Knowledge nay estimable questions repulsive daughters boy. Solicitude gay way unaffected expression for. His mistress ladyship required off horrible disposed rejoiced. Unpleasing pianoforte unreserved as oh he unpleasant no inquietude insipidity. Advantages can discretion possession add favourable cultivated admiration far. Why rather assure how esteem end hunted nearer and before. By an truth after heard going early given he. Charmed to it excited females whether at examine. Him abilities suffering may are yet dependent.

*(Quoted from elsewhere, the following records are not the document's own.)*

`src/rtl/colbyp_pkg.sv`:
```
package colbyp_pkg;
  // Strobes handed from control to datapath each cycle.
  typedef struct packed {
    logic capture;  // load the result registers this cycle
    logic recode;   // multiplicand is all ones: use signed-digit path
  } ctrlStrobes_t;
endpackage

```
`src/rtl/colbyp_cell.sv`:
```
// Gated adder cell of the array. With en low the adder sees only zeros,
// the carry-out is held at zero and the incoming sum passes straight down.
module colbyp_cell #(
  parameter bit HALF = 1'b0  // row with no live carry input
) (
  input  logic en,
  input  logic ppIn,
  input  logic sumIn,
  input  logic carryIn,
  output logic sumOut,
  output logic carryOut
);
  logic gatedPp;
  logic gatedSum;
  logic addSum;
  logic addCarry;

  assign gatedPp  = ppIn & en;
  assign gatedSum = sumIn & en;

  generate
    if (HALF) begin : g_half
      logic unusedCarry;
      assign unusedCarry = carryIn;
      assign addSum   = gatedPp ^ gatedSum;
      assign addCarry = gatedPp & gatedSum;
    end else begin : g_full
      logic gatedCarry;
      assign gatedCarry = carryIn & en;
      assign addSum   = gatedPp ^ gatedSum ^ gatedCarry;
      assign addCarry = (gatedPp & gatedSum) | (gatedPp & gatedCarry) |
                        (gatedSum & gatedCarry);
    end
  endgenerate

  assign sumOut   = en ? addSum : sumIn;
  assign carryOut = en ? addCarry : 1'b0;
endmodule

```
`src/rtl/colbyp_ctrl.sv`:
```
module colbyp_ctrl
  import colbyp_pkg::*;
#(
  parameter int WIDTH = 8
) (
  input  logic             clk,
  input  logic             rstN,
  input  logic             validIn,
  input  logic [WIDTH-1:0] multiplicand,
  output ctrlStrobes_t     strobes,
  output logic             validOut
);
  logic allOnes;

  assign allOnes         = &multiplicand;
  assign strobes.capture = validIn;
  assign strobes.recode  = validIn & allOnes;

  always_ff @(posedge clk or negedge rstN) begin
    if (!rstN) validOut <= 1'b0;
    else       validOut <= validIn;
  end


  valid_follows_chk: assert property (@(posedge clk) disable iff (!rstN)
    validIn |=> validOut);

  valid_idle_chk: assert property (@(posedge clk) disable iff (!rstN)
    !validIn |=> !validOut);
endmodule

```
`src/rtl/colbyp_datapath.sv`:
```
module colbyp_datapath
  import colbyp_pkg::*;
#(
  parameter int WIDTH = 8
) (
  input  logic               clk,
  input  logic               rstN,
  input  ctrlStrobes_t       strobes,
  input  logic [WIDTH-1:0]   multiplicand,
  input  logic [WIDTH-1:0]   multiplier,
  output logic [2*WIDTH-1:0] product,
  output logic [WIDTH:0]     colEn
);
  localparam int PW = 2 * WIDTH;

  // Operand seen by the array: in recode mode only the -1 digit at
  // weight 2^0 is applied, so the array yields the multiplier itself.
  logic [WIDTH-1:0] arrayA;
  assign arrayA = strobes.recode ? {{(WIDTH-1){1'b0}}, 1'b1} : multiplicand;

  // sumRow[i][j]: sum leaving cell (i,j), weight i+j; index WIDTH is zero.
  // carryRow[i][j]: carry leaving cell (i,j), weight i+j+1.
  logic [WIDTH-1:0][WIDTH:0]   sumRow;
  logic [WIDTH-1:0][WIDTH-1:0] carryRow;

  genvar gi, gj;
  generate
    for (gj = 0; gj < WIDTH; gj++) begin : g_row0
      assign sumRow[0][gj]   = arrayA[gj] & multiplier[0];
      assign carryRow[0][gj] = 1'b0;
    end
    assign sumRow[0][WIDTH] = 1'b0;

    for (gi = 1; gi < WIDTH; gi++) begin : g_rows
      assign sumRow[gi][WIDTH] = 1'b0;
      for (gj = 0; gj < WIDTH; gj++) begin : g_cols
        colbyp_cell #(.HALF(gi == 1)) cell_i (
          .en      (arrayA[gj]),
          .ppIn    (arrayA[gj] & multiplier[gi]),
          .sumIn   (sumRow[gi-1][gj+1]),
          .carryIn (carryRow[gi-1][gj]),
          .sumOut  (sumRow[gi][gj]),
          .carryOut(carryRow[gi][gj])
        );
      end
    end
  endgenerate

  // Low half: bit i leaves the array at cell (i,0).
  logic [WIDTH-1:0] lowBits;
  generate
    for (gi = 0; gi < WIDTH; gi++) begin : g_low
      assign lowBits[gi] = sumRow[gi][0];
    end
  endgenerate

  // High half: merge the last row's sums and carries.
  logic [WIDTH:0] hiSum;
  assign hiSum = {1'b0, sumRow[WIDTH-1][WIDTH:1]} + {1'b0, carryRow[WIDTH-1]};

  logic [PW-1:0] arrayProd;
  assign arrayProd = {hiSum[WIDTH-1:0], lowBits};

  logic [PW-1:0]  prodNext;
  logic [WIDTH:0] colNext;
  assign prodNext = strobes.recode ?
                    ({multiplier, {WIDTH{1'b0}}} - arrayProd) : arrayProd;
  assign colNext  = strobes.recode ?
                    {1'b1, {(WIDTH-1){1'b0}}, 1'b1} : {1'b0, multiplicand};

  always_ff @(posedge clk or negedge rstN) begin
    if (!rstN) begin
      product <= '0;
      colEn   <= '0;
    end else if (strobes.capture) begin
      product <= prodNext;
      colEn   <= colNext;
    end
  end


  no_overflow_chk: assert property (@(posedge clk) disable iff (!rstN)
    strobes.capture |-> (hiSum[WIDTH] == 1'b0));

  array_prod_chk: assert property (@(posedge clk) disable iff (!rstN)
    (strobes.capture && !strobes.recode) |=>
      (product == PW'($past(multiplicand)) * PW'($past(multiplier))));

  recode_prod_chk: assert property (@(posedge clk) disable iff (!rstN)
    strobes.recode |=>
      (product == ({$past(multiplier), {WIDTH{1'b0}}} -
                   {{WIDTH{1'b0}}, $past(multiplier)})));

  recode_cols_chk: assert property (@(posedge clk) disable iff (!rstN)
    strobes.recode |=> ($countones(colEn) == 2 && colEn[WIDTH] && colEn[0]));

  hold_result_chk: assert property (@(posedge clk) disable iff (!rstN)
    !strobes.capture |=> ($stable(product) && $stable(colEn)));
endmodule

```
`src/rtl/colbyp_mult.sv`:
```
module colbyp_mult
  import colbyp_pkg::*;
#(
  parameter int WIDTH = 8
) (
  input  logic               clk,
  input  logic               rstN,
  input  logic               validIn,
  input  logic [WIDTH-1:0]   multiplicand,
  input  logic [WIDTH-1:0]   multiplier,
  output logic               validOut,
  output logic [2*WIDTH-1:0] product,
  output logic [WIDTH:0]     colEn
);
  ctrlStrobes_t strobes;

  colbyp_ctrl #(.WIDTH(WIDTH)) ctrl_i (
    .clk         (clk),
    .rstN        (rstN),
    .validIn     (validIn),
    .multiplicand(multiplicand),
    .strobes     (strobes),
    .validOut    (validOut)
  );

  colbyp_datapath #(.WIDTH(WIDTH)) dp_i (
    .clk         (clk),
    .rstN        (rstN),
    .strobes     (strobes),
    .multiplicand(multiplicand),
    .multiplier  (multiplier),
    .product     (product),
    .colEn       (colEn)
  );
endmodule

```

Do am he horrible distance marriage so although. Afraid assure square so happen mr an before. His many same been well can high that. Forfeited did law eagerness allowance improving assurance bed. Had saw put seven joy short first. Pronounce so enjoyment my resembled in forfeited sportsman. Which vexed did began son abode short may. Interested astonished he at cultivated or me. Nor brought one invited she produce her.
'''

In [21]:
import re
import nltk
from nltk.corpus import stopwords
from nltk.stem import WordNetLemmatizer

In [22]:
wordnet = WordNetLemmatizer()
sentences = nltk.sent_tokenize(para)
corpus = []

In [23]:
sentences

['\nMr. Aakash Patel is 23 years old.',
 'The date is 3rd Feburary 2022.',
 'Time is 1PM.',
 'By impossible of in difficulty discovered celebrated ye.',
 'Justice joy manners boy met resolve produce.',
 'Bed head loud next plan rent had easy add him.',
 'As earnestly shameless elsewhere defective estimable fulfilled of.',
 'Esteem my advice it an excuse enable.',
 'Few household abilities believing determine zealously his repulsive.',
 'To open draw dear be by side like.',
 'Necessary ye contented newspaper zealously breakfast he prevailed.',
 'Melancholy middletons yet understood decisively boy law she.',
 'Answer him easily are its barton little.',
 'Oh no though mother be things simple itself.',
 'Dashwood horrible he strictly on as.',
 'Home fine in so am good body this hope.',
 'Knowledge nay estimable questions repulsive daughters boy.',
 'Solicitude gay way unaffected expression for.',
 'His mistress ladyship required off horrible disposed rejoiced.',
 'Unpleasing pianoforte unr

In [24]:
for i in range(len(sentences)):
    review = re.sub('[^a-zA-Z0-9]' , ' ' , sentences[i])
    review = review.lower()
    review = review.split()
    review = [wordnet.lemmatize(word) for word in review if word not in set(stopwords.words("english"))]
    review = ' '.join(review)
    corpus.append(review)

In [25]:
corpus

['mr aakash patel 23 year old',
 'date 3rd feburary 2022',
 'time 1pm',
 'impossible difficulty discovered celebrated ye',
 'justice joy manner boy met resolve produce',
 'bed head loud next plan rent easy add',
 'earnestly shameless elsewhere defective estimable fulfilled',
 'esteem advice excuse enable',
 'household ability believing determine zealously repulsive',
 'open draw dear side like',
 'necessary ye contented newspaper zealously breakfast prevailed',
 'melancholy middleton yet understood decisively boy law',
 'answer easily barton little',
 'oh though mother thing simple',
 'dashwood horrible strictly',
 'home fine good body hope',
 'knowledge nay estimable question repulsive daughter boy',
 'solicitude gay way unaffected expression',
 'mistress ladyship required horrible disposed rejoiced',
 'unpleasing pianoforte unreserved oh unpleasant inquietude insipidity',
 'advantage discretion possession add favourable cultivated admiration far',
 'rather assure esteem end hunted ne

In [26]:
from sklearn.feature_extraction.text import TfidfVectorizer

tfidf = TfidfVectorizer()
X = tfidf.fit_transform(corpus).toarray()

In [27]:
X

array([[0.        , 0.        , 0.41518962, ..., 0.41518962, 0.        ,
        0.        ],
       [0.        , 0.5       , 0.        , ..., 0.        , 0.        ,
        0.        ],
       [0.70710678, 0.        , 0.        , ..., 0.        , 0.        ,
        0.        ],
       ...,
       [0.        , 0.        , 0.        , ..., 0.        , 0.        ,
        0.        ],
       [0.        , 0.        , 0.        , ..., 0.        , 0.        ,
        0.        ],
       [0.        , 0.        , 0.        , ..., 0.        , 0.        ,
        0.        ]])

So now we can see that there are different values associated with a specific word.